AIM OF THE EXERCISE:
At the line containing "Timing Repair Buffer: 32 / 10.23", begin retyping, and stop after the last line of the data; add nothing.

DATA RECORDS:
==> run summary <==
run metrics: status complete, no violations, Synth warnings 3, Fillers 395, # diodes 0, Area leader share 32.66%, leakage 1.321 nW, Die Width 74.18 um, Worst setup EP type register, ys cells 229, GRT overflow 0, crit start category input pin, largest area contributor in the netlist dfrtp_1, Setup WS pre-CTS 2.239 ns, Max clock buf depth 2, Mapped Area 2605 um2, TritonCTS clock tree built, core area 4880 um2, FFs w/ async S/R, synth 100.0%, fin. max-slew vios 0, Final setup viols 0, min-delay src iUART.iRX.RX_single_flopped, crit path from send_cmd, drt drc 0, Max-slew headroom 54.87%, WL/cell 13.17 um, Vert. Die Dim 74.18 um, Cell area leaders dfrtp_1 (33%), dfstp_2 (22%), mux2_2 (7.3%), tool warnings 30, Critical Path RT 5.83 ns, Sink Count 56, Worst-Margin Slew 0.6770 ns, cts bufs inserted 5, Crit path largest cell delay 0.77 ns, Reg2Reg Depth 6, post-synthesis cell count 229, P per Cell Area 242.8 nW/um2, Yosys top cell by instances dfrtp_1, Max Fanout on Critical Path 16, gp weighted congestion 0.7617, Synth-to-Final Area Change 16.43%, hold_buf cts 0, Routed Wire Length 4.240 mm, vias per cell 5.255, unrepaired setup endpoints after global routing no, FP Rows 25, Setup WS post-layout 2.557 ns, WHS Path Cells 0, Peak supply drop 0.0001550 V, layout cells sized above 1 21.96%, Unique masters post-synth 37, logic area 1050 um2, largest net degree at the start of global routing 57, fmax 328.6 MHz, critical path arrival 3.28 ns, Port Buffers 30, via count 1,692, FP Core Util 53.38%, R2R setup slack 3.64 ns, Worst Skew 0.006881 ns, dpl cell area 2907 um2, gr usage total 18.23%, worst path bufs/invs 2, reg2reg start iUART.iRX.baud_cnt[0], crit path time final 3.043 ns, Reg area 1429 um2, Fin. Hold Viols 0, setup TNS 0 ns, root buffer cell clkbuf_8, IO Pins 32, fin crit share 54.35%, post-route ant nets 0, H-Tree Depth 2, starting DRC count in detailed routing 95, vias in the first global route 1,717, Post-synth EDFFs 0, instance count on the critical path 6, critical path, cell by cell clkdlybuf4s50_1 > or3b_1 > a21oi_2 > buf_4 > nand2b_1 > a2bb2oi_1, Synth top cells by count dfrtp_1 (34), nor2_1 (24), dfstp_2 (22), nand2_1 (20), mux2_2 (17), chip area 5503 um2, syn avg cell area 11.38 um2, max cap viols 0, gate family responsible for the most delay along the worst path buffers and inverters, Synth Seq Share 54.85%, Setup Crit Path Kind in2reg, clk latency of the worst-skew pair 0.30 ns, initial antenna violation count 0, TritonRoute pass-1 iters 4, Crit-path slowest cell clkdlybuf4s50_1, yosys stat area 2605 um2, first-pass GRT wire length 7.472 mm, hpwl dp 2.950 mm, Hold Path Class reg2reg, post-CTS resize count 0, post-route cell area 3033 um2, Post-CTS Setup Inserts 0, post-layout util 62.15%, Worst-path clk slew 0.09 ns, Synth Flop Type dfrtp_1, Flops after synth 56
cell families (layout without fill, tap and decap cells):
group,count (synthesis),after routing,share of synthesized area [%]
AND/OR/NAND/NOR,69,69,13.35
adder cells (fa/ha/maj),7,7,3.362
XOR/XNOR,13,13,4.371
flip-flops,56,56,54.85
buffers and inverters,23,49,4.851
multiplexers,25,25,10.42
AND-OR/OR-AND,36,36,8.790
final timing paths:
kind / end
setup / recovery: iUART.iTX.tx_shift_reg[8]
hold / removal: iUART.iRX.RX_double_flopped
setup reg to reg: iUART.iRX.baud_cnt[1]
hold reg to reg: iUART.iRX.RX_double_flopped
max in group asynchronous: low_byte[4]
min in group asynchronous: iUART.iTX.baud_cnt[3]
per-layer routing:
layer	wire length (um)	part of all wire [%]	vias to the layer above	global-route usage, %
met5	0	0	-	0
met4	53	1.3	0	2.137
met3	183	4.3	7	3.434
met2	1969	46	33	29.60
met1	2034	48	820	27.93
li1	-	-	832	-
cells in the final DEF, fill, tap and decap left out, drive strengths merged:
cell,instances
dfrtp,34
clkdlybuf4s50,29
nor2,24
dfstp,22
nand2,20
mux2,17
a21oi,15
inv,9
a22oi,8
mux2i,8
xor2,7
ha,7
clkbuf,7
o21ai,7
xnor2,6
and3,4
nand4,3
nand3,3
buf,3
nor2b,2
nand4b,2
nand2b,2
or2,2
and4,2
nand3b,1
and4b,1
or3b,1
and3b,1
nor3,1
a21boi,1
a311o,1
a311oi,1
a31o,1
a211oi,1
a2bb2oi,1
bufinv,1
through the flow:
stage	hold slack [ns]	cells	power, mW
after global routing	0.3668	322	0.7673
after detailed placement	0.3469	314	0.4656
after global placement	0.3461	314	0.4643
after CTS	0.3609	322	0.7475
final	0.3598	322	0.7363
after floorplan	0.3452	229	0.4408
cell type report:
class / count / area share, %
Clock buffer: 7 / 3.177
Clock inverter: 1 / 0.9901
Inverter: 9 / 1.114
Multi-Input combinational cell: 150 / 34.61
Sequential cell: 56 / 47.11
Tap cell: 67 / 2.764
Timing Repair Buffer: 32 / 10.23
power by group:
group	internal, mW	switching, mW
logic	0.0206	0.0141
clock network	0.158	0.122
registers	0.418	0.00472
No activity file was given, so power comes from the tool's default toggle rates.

YOUR RESPONSE:
Timing Repair Buffer: 32 / 10.23
power by group:
group	internal, mW	switching, mW
logic	0.0206	0.0141
clock network	0.158	0.122
registers	0.418	0.00472
No activity file was given, so power comes from the tool's default toggle rates.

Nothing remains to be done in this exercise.